I tried to concoct an interesting route down and add a few bends in to make it more interesting, but I was also aware I only had so much time to do the journey in, as it was booked in to be on the bench for 11 o’clock.

As usual, it ended up A1, a bit of a wiggle to cut across to the M1, then M25 and M40, not really what I was hoping for, but it did teach me that the Z1 is a very good mile muncher, and comfortable with it.

Simon admires the Kawasaki Z900RS
Simon looks on lovingly at the Kawasaki Z900RS

I had also lucked in with the weather too, my first ride of the year in riding jeans and a leather jacket, no great bulky Gore-Tex suit to struggle in and out of! With the bike being completely naked, with not even a bikini screen in sight, it is surprisingly the amount of air that gets deflected up by the head lamp and clocks, making the wind blast at speed tolerable. Not bad, 10.55, five minutes early!
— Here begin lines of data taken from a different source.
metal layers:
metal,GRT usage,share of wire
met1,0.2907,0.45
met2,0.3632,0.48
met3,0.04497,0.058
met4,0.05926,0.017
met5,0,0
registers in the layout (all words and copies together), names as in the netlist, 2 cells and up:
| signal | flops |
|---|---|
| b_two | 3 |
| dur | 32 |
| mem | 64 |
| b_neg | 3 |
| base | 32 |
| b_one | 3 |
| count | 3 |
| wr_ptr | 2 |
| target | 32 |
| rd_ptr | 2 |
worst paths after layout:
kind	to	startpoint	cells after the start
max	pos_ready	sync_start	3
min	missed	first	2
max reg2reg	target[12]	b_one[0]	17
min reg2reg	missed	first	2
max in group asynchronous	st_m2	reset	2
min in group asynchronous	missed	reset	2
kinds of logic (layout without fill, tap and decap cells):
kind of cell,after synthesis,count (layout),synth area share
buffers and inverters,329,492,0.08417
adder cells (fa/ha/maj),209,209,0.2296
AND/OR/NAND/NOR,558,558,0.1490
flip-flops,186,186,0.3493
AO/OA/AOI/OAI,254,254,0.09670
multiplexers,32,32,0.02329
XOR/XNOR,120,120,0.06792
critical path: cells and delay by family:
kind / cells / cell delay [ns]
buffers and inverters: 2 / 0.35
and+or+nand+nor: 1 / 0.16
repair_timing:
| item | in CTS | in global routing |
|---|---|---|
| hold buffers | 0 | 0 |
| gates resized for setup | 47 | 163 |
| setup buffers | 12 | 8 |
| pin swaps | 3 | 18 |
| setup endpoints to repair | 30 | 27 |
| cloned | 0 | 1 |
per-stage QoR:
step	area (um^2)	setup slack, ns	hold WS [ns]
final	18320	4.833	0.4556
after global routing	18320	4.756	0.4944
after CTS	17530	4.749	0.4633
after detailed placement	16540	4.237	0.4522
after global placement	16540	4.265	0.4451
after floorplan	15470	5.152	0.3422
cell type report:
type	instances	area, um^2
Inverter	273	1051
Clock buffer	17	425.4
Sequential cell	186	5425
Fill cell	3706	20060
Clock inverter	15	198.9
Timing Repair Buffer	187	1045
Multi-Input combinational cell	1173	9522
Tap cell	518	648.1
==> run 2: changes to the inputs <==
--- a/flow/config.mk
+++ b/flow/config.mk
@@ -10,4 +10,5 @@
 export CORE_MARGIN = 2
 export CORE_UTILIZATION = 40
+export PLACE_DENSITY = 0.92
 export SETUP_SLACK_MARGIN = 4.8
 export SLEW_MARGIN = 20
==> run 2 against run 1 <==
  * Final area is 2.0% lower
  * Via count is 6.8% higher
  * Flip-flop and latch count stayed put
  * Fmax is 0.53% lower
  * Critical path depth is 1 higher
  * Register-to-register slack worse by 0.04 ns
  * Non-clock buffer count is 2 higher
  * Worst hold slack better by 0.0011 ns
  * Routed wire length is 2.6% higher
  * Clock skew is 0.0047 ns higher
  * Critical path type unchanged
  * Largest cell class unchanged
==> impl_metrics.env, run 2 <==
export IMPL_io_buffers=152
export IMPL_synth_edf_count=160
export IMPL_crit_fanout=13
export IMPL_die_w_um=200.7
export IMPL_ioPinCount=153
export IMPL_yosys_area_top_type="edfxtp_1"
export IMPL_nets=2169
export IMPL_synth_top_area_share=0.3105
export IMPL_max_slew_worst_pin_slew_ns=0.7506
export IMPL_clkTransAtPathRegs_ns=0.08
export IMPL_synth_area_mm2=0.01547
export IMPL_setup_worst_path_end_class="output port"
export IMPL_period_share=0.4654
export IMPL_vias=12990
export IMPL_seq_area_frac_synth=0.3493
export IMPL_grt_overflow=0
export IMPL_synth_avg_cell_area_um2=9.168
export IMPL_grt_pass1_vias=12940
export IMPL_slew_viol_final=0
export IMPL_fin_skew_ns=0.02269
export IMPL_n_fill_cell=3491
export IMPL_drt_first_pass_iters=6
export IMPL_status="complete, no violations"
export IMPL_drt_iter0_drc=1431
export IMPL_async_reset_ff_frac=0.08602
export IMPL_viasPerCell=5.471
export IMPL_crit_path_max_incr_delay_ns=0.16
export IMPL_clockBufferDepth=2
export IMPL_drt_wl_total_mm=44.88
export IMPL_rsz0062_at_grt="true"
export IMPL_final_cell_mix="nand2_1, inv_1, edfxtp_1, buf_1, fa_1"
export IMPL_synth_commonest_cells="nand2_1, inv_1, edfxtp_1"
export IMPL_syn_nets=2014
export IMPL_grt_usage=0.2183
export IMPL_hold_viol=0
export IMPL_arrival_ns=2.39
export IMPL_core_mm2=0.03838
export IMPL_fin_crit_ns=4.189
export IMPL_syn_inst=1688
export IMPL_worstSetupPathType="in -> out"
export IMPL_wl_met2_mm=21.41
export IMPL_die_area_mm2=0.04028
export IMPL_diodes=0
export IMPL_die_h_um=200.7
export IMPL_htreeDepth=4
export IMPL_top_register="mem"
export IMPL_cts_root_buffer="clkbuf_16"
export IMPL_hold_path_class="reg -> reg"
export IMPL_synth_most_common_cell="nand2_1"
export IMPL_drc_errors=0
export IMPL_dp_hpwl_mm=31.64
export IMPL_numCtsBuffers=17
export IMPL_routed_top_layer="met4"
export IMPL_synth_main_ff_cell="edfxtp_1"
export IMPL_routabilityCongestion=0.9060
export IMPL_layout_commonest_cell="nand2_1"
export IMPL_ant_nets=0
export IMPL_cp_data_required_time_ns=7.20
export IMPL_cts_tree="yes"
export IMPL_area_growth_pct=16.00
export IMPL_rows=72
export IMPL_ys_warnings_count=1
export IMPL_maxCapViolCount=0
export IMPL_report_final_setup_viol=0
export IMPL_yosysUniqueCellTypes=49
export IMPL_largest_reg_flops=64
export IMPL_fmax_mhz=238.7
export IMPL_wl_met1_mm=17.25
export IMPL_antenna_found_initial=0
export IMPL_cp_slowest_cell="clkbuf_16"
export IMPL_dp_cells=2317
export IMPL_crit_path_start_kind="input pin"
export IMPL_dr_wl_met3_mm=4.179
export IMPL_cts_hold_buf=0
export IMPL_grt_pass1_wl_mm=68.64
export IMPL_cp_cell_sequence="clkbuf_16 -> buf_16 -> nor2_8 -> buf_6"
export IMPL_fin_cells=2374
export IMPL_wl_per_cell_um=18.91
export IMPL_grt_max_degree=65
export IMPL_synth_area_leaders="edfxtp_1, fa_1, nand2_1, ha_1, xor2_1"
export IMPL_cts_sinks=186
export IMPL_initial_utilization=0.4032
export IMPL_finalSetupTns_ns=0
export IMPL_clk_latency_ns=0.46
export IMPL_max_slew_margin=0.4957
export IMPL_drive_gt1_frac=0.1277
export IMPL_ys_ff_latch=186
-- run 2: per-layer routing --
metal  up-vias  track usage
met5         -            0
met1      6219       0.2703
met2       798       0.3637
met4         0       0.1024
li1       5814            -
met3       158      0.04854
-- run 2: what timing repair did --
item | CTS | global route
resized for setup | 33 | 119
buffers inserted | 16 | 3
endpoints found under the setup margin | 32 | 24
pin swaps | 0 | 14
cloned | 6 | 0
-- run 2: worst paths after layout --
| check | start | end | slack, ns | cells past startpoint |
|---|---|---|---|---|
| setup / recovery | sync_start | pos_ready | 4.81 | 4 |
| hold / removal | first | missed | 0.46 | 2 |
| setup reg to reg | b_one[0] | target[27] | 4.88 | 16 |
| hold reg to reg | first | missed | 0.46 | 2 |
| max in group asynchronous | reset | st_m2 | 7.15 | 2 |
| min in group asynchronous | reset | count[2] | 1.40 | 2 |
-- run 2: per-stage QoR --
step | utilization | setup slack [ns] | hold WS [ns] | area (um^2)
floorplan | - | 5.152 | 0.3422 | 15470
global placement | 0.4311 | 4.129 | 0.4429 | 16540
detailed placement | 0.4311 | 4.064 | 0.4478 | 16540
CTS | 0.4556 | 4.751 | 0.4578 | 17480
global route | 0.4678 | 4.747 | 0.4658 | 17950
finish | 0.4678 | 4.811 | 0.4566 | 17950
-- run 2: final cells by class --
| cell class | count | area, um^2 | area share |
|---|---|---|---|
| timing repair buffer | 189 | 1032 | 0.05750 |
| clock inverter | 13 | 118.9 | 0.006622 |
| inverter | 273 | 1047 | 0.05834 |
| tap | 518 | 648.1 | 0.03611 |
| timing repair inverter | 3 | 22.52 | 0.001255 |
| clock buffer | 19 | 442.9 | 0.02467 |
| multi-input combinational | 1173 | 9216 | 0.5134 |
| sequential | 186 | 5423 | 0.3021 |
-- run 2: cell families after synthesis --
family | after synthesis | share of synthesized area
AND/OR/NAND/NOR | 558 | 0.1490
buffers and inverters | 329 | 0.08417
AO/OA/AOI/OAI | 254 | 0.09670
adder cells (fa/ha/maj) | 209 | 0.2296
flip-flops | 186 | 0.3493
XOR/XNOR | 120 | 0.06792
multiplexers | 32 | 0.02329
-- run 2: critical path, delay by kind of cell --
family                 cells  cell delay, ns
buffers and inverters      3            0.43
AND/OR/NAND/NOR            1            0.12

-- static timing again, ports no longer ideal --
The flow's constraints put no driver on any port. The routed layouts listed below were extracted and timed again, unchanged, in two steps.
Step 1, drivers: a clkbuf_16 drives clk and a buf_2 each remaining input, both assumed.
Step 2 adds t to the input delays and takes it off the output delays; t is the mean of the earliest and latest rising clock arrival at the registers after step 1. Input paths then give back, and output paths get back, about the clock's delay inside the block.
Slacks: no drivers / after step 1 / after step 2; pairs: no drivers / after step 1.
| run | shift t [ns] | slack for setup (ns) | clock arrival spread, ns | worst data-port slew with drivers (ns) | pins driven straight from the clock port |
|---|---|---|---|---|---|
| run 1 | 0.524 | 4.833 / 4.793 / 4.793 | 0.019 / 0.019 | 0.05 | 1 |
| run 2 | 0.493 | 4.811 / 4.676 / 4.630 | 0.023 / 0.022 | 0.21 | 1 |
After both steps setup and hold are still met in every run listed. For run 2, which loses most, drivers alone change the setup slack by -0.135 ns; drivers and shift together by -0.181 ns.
After a few cups of coffee and some biscuits later, my bike was serviced and ready for the ride home. It is always nice to get your bike, refreshed and replenished with fluids, just like myself. My intended route home was more scenic to avoid motorways and to get more enjoyment from the Z1.

Bumbling around smaller A and B roads is so much better on this bike, I think this is helped by the fact the engine is so flexible, I found myself accelerating out of a tight bend at 20mph, it was only when I looked down at the gear indicator I was in forth gear, this bike just gathered up pace without the slightest grumble.

Kawasaki Z900RS right side on the road

The longer I ride, the better this bike feels, and it is more than happy when I push through a few bends, but this also highlights my only little grumble, which is the fuelling at around three thousand revs, if  I roll off, the engine braking is almost instant, but as I accelerate again the pickup response is a little snatchy, so only if I roll off, under straight acceleration, it is silky smooth right through the range, so it would be nice to have someone qualified to look at the fuelling and iron it out this small glitch.

After my 220-mile jaunt, I have found a couple little adjustments to make, just to personalise it for myself. First up the clutch and brake leavers wanted rotating down a bit, as they were making me twist my wrists to get to them. Also, both leavers have adjustable reach, so my big hands it is nice to set them in the perfect position for me.

I also have not ridden the much at night, but when I did, I noticed the round LED lamp casts an amazing beam, albeit a tad too high when on low beam, I could see the beam reaching to high up some of large road signs, another small adjustment and I am no longer dazzling people. This is all coming together nicely!

Previous Updates:

Update One: Riding back into the past on the Kawasaki Z900RS

Update One: Riding back into the past on the Kawasaki Z900RS

Published: 11 May 2022

Relphy and his Z900RS

Every time I look out of my living room window at the Kawasaki Z900 RS, it says to me ‘Get your jacket and helmet, we’re going for a ride’. It looks so good if only I could just step out of the front door and go for a ride I think I would! If it wasn’t for reality of daily life getting in the way…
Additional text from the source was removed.